And you were perhaps trying to process your own grief, or maybe you're trying to help a friend process their grief, and it's possible you might be tempted to be cynical about the institution of marriage. And I want to say to you before we get to the text that Jesus here reminds us that he really genuinely cares for us. He cares for people, and people in difficult and painful situations in a broken world. We're not only sinned, but misery is pervasive.

We saw that last time, and forgive me if you weren't here, you'll hear it in the passage. The Pharisees put the question about divorce to Jesus, and they're not doing it because they really care about people. They're actually seeking to destroy Jesus and his ministry in the eyes of people by testing him and getting him to trip up. But last week we noticed that Jesus is actually out-ministering two people because he cares for them.

He's among the crowd will read. He's healing people because he cares for them. He's ministering to their needs, and we're going to hear one of our needs. One of the needs of the crowd is to be taught God's truth, because as Jesus said elsewhere, the truth will set you free.

I invite you then to consider Jesus and this truth about marriage, reading Matthew chapter 19 verses 1 through 12. Here now the holy and inspired Word of God. Now when Jesus had finished these sayings, he went away from Galilee and entered the region of Judea beyond the Jordan. And large crowds followed him and healed them there.

And Pharisees came up to him and tested him by asking, is it lawful to divorce one's wife for any cause? And he answered, have you not read? That he who created them from the beginning made them male and female, and said, therefore a man shall leave his father and his mother and hold fast to his wife, and the two shall become one flesh. So they are no longer two, but one flesh.

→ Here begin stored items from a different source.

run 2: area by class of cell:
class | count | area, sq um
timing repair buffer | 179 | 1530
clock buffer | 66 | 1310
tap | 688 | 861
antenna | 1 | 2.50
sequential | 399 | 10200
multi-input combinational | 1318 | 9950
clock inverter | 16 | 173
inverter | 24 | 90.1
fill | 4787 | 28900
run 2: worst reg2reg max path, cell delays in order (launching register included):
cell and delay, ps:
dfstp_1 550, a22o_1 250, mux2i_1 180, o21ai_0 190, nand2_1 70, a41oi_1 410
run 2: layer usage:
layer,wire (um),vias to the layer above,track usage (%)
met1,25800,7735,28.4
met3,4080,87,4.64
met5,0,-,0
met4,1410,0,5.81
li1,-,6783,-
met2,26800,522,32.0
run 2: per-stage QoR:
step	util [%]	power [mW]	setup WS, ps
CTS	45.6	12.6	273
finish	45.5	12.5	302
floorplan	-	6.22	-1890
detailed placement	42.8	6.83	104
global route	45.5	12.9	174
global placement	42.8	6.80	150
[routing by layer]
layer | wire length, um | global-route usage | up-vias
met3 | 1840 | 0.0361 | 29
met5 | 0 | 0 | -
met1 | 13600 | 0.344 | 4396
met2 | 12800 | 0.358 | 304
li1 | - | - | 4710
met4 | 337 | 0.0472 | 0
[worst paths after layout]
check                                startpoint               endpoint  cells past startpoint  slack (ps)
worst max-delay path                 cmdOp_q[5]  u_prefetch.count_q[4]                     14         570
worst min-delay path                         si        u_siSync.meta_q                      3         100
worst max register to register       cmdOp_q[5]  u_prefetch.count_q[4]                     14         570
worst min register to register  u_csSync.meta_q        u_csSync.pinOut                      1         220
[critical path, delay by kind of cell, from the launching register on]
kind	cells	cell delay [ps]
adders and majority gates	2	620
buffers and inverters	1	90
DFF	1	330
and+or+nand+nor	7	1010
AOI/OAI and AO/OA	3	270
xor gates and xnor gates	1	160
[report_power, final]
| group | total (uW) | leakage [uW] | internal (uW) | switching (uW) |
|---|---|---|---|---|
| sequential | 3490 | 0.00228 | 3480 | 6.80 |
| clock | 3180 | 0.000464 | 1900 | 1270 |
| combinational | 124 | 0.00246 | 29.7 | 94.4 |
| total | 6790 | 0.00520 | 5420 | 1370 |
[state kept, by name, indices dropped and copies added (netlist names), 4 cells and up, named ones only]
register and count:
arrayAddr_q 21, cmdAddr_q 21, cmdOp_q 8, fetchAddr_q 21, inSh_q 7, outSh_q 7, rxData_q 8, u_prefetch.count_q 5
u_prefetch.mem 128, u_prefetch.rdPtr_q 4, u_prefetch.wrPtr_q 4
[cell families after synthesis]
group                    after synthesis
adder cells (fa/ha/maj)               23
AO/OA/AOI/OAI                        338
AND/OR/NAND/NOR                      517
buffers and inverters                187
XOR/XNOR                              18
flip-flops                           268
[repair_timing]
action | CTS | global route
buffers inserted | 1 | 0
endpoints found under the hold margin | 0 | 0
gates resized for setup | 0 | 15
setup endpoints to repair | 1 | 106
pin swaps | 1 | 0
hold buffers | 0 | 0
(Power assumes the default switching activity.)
## src/rtl/rscpu_regs.svh

```systemverilog
// Constants for the reset source and CPU reset state block.
// Assumes a single 200 MHz clock; included by bare name.
`ifndef RSCPU_REGS_SVH
`define RSCPU_REGS_SVH

// Reset-cause status bit positions and power-on cause value
`define RSCPU_BIT_POR      7
`define RSCPU_BIT_PIN      6
`define RSCPU_BIT_WDOG     5
`define RSCPU_BIT_ILLEGAL_OPCODE_FLAG     4
`define RSCPU_BIT_ILAD     3
`define RSCPU_CAUSE_POR    8'h80

// CPU register reset values and reset vector addresses
`define RSCPU_SP_RST       16'h00FF
`define RSCPU_HX_HI_RST    8'h00
`define RSCPU_CCR_RST      8'h68
`define RSCPU_VEC_HI_ADDR  16'hFFFE
`define RSCPU_VEC_LO_ADDR  16'hFFFF

// Timing
`define RSCPU_CLK_PERIOD_NS 5
`define RSCPU_RST_HOLD_NS   100
`define RSCPU_RST_HOLD_CYC  ((`RSCPU_RST_HOLD_NS + `RSCPU_CLK_PERIOD_NS - 1) / `RSCPU_CLK_PERIOD_NS)
`define RSCPU_XTAL_STAB_CYC 4096
`define RSCPU_FLASH_MIN_HZ  1000000

`endif

```

## src/rtl/rscpu_pkg.sv

```systemverilog
// Types for the reset source and CPU reset state block.
// Assumes nothing of its surroundings.
package rscpu_pkg;

    typedef enum logic [8:0] {
        ST_VEC_HI   = 9'h001,
        ST_VEC_LO   = 9'h002,
        ST_VEC_DONE = 9'h004,
        ST_RUN      = 9'h008,
        ST_PUSH_LO  = 9'h010,
        ST_PUSH_HI  = 9'h020,
        ST_POP_HI   = 9'h040,
        ST_POP_LO   = 9'h080,
        ST_POP_DONE = 9'h100
    } rscpu_state_e;

endpackage : rscpu_pkg

```

## src/rtl/rscpu_reset.sv

```systemverilog
// Reset sources, cause flags, clock source lock and CPU reset state.
// Assumes CPU events arrive on ref_clk_in; memory answers a read next cycle.
`include "rscpu_regs.svh"

module rscpu_reset
    import rscpu_pkg::*;
#(
    parameter int XTAL_STAB_CYC = `RSCPU_XTAL_STAB_CYC,
    parameter int BUS_HZ_IRC    = 1000000,
    parameter int BUS_HZ_XTAL   = 8192
) (
    // Clock and reset
    input  wire logic        ref_clk_in,
    input  wire logic        arst_n_in,
    // Reset sources
    input  wire logic        illegal_opcode_in,
    input  wire logic        illegal_addr_in,
    input  wire logic        watchdog_timeout_in,
    input  wire logic        ext_reset_n_in,
    input  wire logic        stop_instr_in,
    input  wire logic        stop_enable_in,
    // Clock source
    input  wire logic        clk_sel_wr_in,
    input  wire logic        clk_sel_xtal_in,
    input  wire logic        xtal_clk_in,
    input  wire logic        flash_prog_req_in,
    // Instruction events
    input  wire logic        call_subroutine_instr_in,
    input  wire logic        return_instr_in,
    input  wire logic [15:0] ret_addr_in,
    input  wire logic [15:0] target_in,
    // Memory port
    input  wire logic [7:0]  mem_rdata_in,
    output logic      [15:0] mem_addr_out,
    output logic      [7:0]  mem_wdata_out,
    output logic             mem_re_out,
    output logic             mem_we_out,
    // Status and reset outputs
    output logic      [7:0]  reset_cause_status_out,
    output logic             sys_reset_out,
    output logic             periph_reset_out,
    output logic             stop_mode_out,
    output logic             bus_clk_sel_out,
    output logic             clk_sel_locked_out,
    output logic             flash_prog_en_out,
    // CPU state
    output logic      [15:0] pc_out,
    output logic      [15:0] sp_out,
    output logic      [7:0]  index_hi_out,
    output logic      [7:0]  ccr_out,
    output logic             cpu_run_out,
    output logic             busy_out
);

    // Settle counter is 13 bits wide; bus rates must be positive
    if (XTAL_STAB_CYC < 1 || XTAL_STAB_CYC > 8191 || BUS_HZ_IRC < 1 || BUS_HZ_XTAL < 1) begin : g_param_check
        $error("rscpu_reset: unsupported parameter value");
    end

    localparam logic [12:0] STAB_MAX = 13'(XTAL_STAB_CYC);
    localparam logic [7:0]  HOLD_CYC = 8'(`RSCPU_RST_HOLD_CYC);

    ////////////////////////////////////////////////////////////////////////////
    // Pin synchronisers
    logic [1:0] pin_sync_r;
    logic [2:0] xtal_sync_r;
    logic [1:0] pin_sync_nxt;
    logic [2:0] xtal_sync_nxt;
    logic       pin_low;
    logic       xtal_edge;

    always_comb begin
        pin_sync_nxt  = {pin_sync_r[0], ext_reset_n_in};
        xtal_sync_nxt = {xtal_sync_r[1:0], xtal_clk_in};
    end

    always_ff @(posedge ref_clk_in or negedge arst_n_in) begin
        if (!arst_n_in) begin
            pin_sync_r  <= 2'h3;
            xtal_sync_r <= 3'h0;
        end else begin
            pin_sync_r  <= pin_sync_nxt;
            xtal_sync_r <= xtal_sync_nxt;
        end
    end

    assign pin_low   = ~pin_sync_r[1];
    assign xtal_edge = xtal_sync_r[1] & ~xtal_sync_r[2];

    ////////////////////////////////////////////////////////////////////////////
    // Reset generation and cause capture
    logic [7:0]   rst_cnt_r;
    logic [7:0]   cause_r;
    logic [7:0]   rst_cnt_nxt;
    logic [7:0]   cause_nxt;
    logic [7:0]   src_vec;
    logic         illegal_opcode_flag_evt;
    logic         rst_hold;
    logic         trig;
    rscpu_state_e state_r;

    always_comb begin
        illegal_opcode_flag_evt = illegal_opcode_in | (stop_instr_in & ~stop_enable_in & cpu_run_out);
        src_vec  = 8'h00;
        src_vec[`RSCPU_BIT_PIN]  = pin_low;
        src_vec[`RSCPU_BIT_WDOG] = watchdog_timeout_in;
        src_vec[`RSCPU_BIT_ILLEGAL_OPCODE_FLAG] = illegal_opcode_flag_evt;
        src_vec[`RSCPU_BIT_ILAD] = illegal_addr_in;
        trig        = |src_vec;
        rst_cnt_nxt = trig ? HOLD_CYC : (rst_cnt_r != 8'h00 ? rst_cnt_r - 8'h01 : 8'h00);
        cause_nxt   = trig ? src_vec : cause_r;
    end

    always_ff @(posedge ref_clk_in or negedge arst_n_in) begin
        if (!arst_n_in) begin
            rst_cnt_r <= HOLD_CYC;
            cause_r   <= `RSCPU_CAUSE_POR;
        end else begin
            rst_cnt_r <= rst_cnt_nxt;
            cause_r   <= cause_nxt;
        end
    end

    assign rst_hold               = rst_cnt_r != 8'h00;
    assign sys_reset_out          = rst_hold;
    assign periph_reset_out       = rst_hold;
    assign reset_cause_status_out = cause_r;
    assign stop_mode_out          = stop_instr_in & stop_enable_in & cpu_run_out;

    ////////////////////////////////////////////////////////////////////////////
    // Clock source select, crystal settling
    logic        lock_r;
    logic        xtal_req_r;
    logic        xtal_sel_r;
    logic [12:0] stab_cnt_r;
    logic        lock_nxt;
    logic        xtal_req_nxt;
    logic        xtal_sel_nxt;
    logic [12:0] stab_cnt_nxt;

    always_comb begin
        lock_nxt     = lock_r;
        xtal_req_nxt = xtal_req_r;
        stab_cnt_nxt = stab_cnt_r;
        if (rst_hold) begin
            lock_nxt     = 1'b0;
            xtal_req_nxt = 1'b0;
            stab_cnt_nxt = 13'h0000;
        end else begin
            if (clk_sel_wr_in && !lock_r) begin
                lock_nxt     = 1'b1;
                xtal_req_nxt = clk_sel_xtal_in;
            end
            if (xtal_req_r && xtal_edge && stab_cnt_r != STAB_MAX) begin
                stab_cnt_nxt = stab_cnt_r + 13'h0001;
            end
        end
        xtal_sel_nxt = !rst_hold && xtal_req_r && stab_cnt_r == STAB_MAX;
    end

    always_ff @(posedge ref_clk_in or negedge arst_n_in) begin
        if (!arst_n_in) begin
            lock_r     <= 1'b0;
            xtal_req_r <= 1'b0;
            xtal_sel_r <= 1'b0;
            stab_cnt_r <= 13'h0000;
        end else begin
            lock_r     <= lock_nxt;
            xtal_req_r <= xtal_req_nxt;
            xtal_sel_r <= xtal_sel_nxt;
            stab_cnt_r <= stab_cnt_nxt;
        end
    end

    assign bus_clk_sel_out    = xtal_sel_r;
    assign clk_sel_locked_out = lock_r;
    assign flash_prog_en_out  = flash_prog_req_in && !rst_hold &&
                                (xtal_sel_r ? BUS_HZ_XTAL : BUS_HZ_IRC) >= `RSCPU_FLASH_MIN_HZ;

    ////////////////////////////////////////////////////////////////////////////
    // Vector fetch, call and return sequencing
    rscpu_state_e state_nxt;
    logic [15:0]  pc_r;
    logic [15:0]  sp_r;
    logic [15:0]  ret_r;
    logic [15:0]  target_r;
    logic [15:0]  pc_nxt;
    logic [15:0]  sp_nxt;
    logic [15:0]  ret_nxt;
    logic [15:0]  target_nxt;

    always_comb begin
        state_nxt     = state_r;
        pc_nxt        = pc_r;
        sp_nxt        = sp_r;
        ret_nxt       = ret_r;
        target_nxt    = target_r;
        mem_addr_out  = 16'h0000;
        mem_wdata_out = 8'h00;
        mem_re_out    = 1'b0;
        mem_we_out    = 1'b0;
        unique case (state_r)
            ST_VEC_HI: begin
                mem_addr_out = `RSCPU_VEC_HI_ADDR;
                mem_re_out   = 1'b1;
                state_nxt    = ST_VEC_LO;
            end
            ST_VEC_LO: begin
                mem_addr_out = `RSCPU_VEC_LO_ADDR;
                mem_re_out   = 1'b1;
                pc_nxt       = {mem_rdata_in, 8'h00};
                state_nxt    = ST_VEC_DONE;
            end
            ST_VEC_DONE: begin
                pc_nxt    = {pc_r[15:8], mem_rdata_in};
                state_nxt = ST_RUN;
            end
            ST_RUN: begin
                if (call_subroutine_instr_in) begin
                    ret_nxt    = ret_addr_in;
                    target_nxt = target_in;
                    state_nxt  = ST_PUSH_LO;
                end else if (return_instr_in) begin
                    state_nxt = ST_POP_HI;
                end
            end
            ST_PUSH_LO: begin
                mem_addr_out  = sp_r;
                mem_wdata_out = ret_r[7:0];
                mem_we_out    = 1'b1;
                sp_nxt        = sp_r - 16'h0001;
                state_nxt     = ST_PUSH_HI;
            end
            ST_PUSH_HI: begin
                mem_addr_out  = sp_r;
                mem_wdata_out = ret_r[15:8];
                mem_we_out    = 1'b1;
                sp_nxt        = sp_r - 16'h0001;
                pc_nxt        = target_r;
                state_nxt     = ST_RUN;
            end
            ST_POP_HI: begin
                mem_addr_out = sp_r + 16'h0001;
                mem_re_out   = 1'b1;
                sp_nxt       = sp_r + 16'h0001;
                state_nxt    = ST_POP_LO;
            end
            ST_POP_LO: begin
                mem_addr_out = sp_r + 16'h0001;
                mem_re_out   = 1'b1;
                sp_nxt       = sp_r + 16'h0001;
                pc_nxt       = {mem_rdata_in, pc_r[7:0]};
                state_nxt    = ST_POP_DONE;
            end
            ST_POP_DONE: begin
                pc_nxt    = {pc_r[15:8], mem_rdata_in};
                state_nxt = ST_RUN;
            end
            default: begin
                state_nxt = ST_VEC_HI;
            end
        endcase
        if (rst_hold) begin
            state_nxt  = ST_VEC_HI;
            pc_nxt     = 16'h0000;
            sp_nxt     = `RSCPU_SP_RST;
            mem_re_out = 1'b0;
            mem_we_out = 1'b0;
        end
    end

    always_ff @(posedge ref_clk_in or negedge arst_n_in) begin
        if (!arst_n_in) begin
            state_r  <= ST_VEC_HI;
            pc_r     <= 16'h0000;
            sp_r     <= `RSCPU_SP_RST;
            ret_r    <= 16'h0000;
            target_r <= 16'h0000;
        end else begin
            state_r  <= state_nxt;
            pc_r     <= pc_nxt;
            sp_r     <= sp_nxt;
            ret_r    <= ret_nxt;
            target_r <= target_nxt;
        end
    end

    assign pc_out       = pc_r;
    assign sp_out       = sp_r;
    assign index_hi_out = `RSCPU_HX_HI_RST;
    assign ccr_out      = `RSCPU_CCR_RST;
    assign cpu_run_out  = (state_r == ST_RUN) && !rst_hold;
    assign busy_out     = !cpu_run_out;
endmodule : rscpu_reset

```
--- config.mk ---
export PLATFORM = sky130hd
export DESIGN_NAME = njd_node_diag_flat
export DESIGN_NICKNAME = d
export VERILOG_FILES = /design/src/pkg/njd_pkg.sv /design/src/pkg/njd_hbus_if.sv /design/src/core/njd_node_diag.sv /design/src/core/njd_sync2.sv /design/src/flat_wrapper.sv
export VERILOG_INCLUDE_DIRS = /design/src /design/src/pkg
export SDC_FILE = /design/constraint.sdc
export NUM_CORES = 1
export LEC_CHECK = 0
export BUFFER_PORTS_ARGS = -buffer_cell sky130_fd_sc_hd__buf_4
export CORE_MARGIN = 2
export CORE_UTILIZATION = 35
export CTS_CLUSTER_DIAMETER = 150
export DETAILED_ROUTE_END_ITERATION = 6
export PLACE_DENSITY = 0.52
export SYNTH_ARGS = -nofsm -noshare
export SYNTH_HDL_FRONTEND = slang
export SYNTH_SLANG_ARGS = --single-unit
--- constraint.sdc ---
create_clock -name i_ref_clk -period 2.4 [get_ports i_ref_clk]
set_clock_uncertainty 0.1 [all_clocks]
set_input_delay 0.48 -clock i_ref_clk [delete_from_list [all_inputs] [get_ports i_ref_clk]]
set_output_delay 0.48 -clock i_ref_clk [all_outputs]
set_load 0.02 [all_outputs]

What therefore God has joined together, let not man separate. They said to him, why did Moses command one to give a certificate of divorce and to send her away? And he said to them, because of your hardness of heart, Moses allowed you to divorce your wives, but from the beginning it was not so. And I say to you, whoever divorces his wife except for sexual immorality, and marries another, commits adultery.

And the disciples said to him, if such is the case of a man with his wife, it is better not to marry. But he said to them, not everyone can receive this saying, but only those to whom it is given. For there are eunuchs who have been so from birth, and there are eunuchs who have been made eunuchs by men, and there are eunuchs who have made themselves eunuchs for the sake of the kingdom of heaven. Let the one who is able to receive this receive it.

Amen, this is God's word, let's pray together. Oh, Father, and Heaven, teach us your word, grant that in learning the truth, the truth would set us free. Help us by the Holy Spirit in Jesus' name. Amen.

Mayo and female, marriage, divorce, singleness, these are controversial issues in our day, but they're not simply a theoretical, of course, these are issues of how we live, of how we understand ourselves and how we understand our relationships, and they're issues of what God has made of us, made us to be, and what God intends us to be and to do, and how to live. Last week we noticed that in answer to the question put in verse 3 about divorce, Jesus responds by saying, let me remind you of God's good gifts to humanity from the very beginning. The Pharisees ask him, is it lawful to divorce one's wife for any cause? And in answer to Jesus begins with Genesis chapter 1 about God making us male and female, and then he turns to Genesis 2 about what marriage is intended by God for, and notice again at verse 4 which we studied last week, he answered, have you not read that he who created them from the beginning made them male and female?

That's from Genesis 1. Now, why does he begin that way? Well, first to humble the Pharisees, we saw that last week. They prided themselves on being students of scripture and teachers of scripture, and that's how everybody thought of them, and Jesus says, y'all haven't read the Bible, have you?

I mean chapter 1, let's go back there. Don't you know that God clearly said from the beginning, in the days of Adam and Eve, what he wanted us to know about male and female and marriage? Now obviously this puts Jesus in the camp of those who believe that the Bible is the word of God, that even Genesis 1 and 2 can be trusted as God's own authoritative explanation of what it means to be human and what marriage is for. But he has another purpose here we didn't look at last week, not only to rebuke the Pharisees for not paying attention to God's word, but to rebuke them for their very male centric approach to the issue of divorce.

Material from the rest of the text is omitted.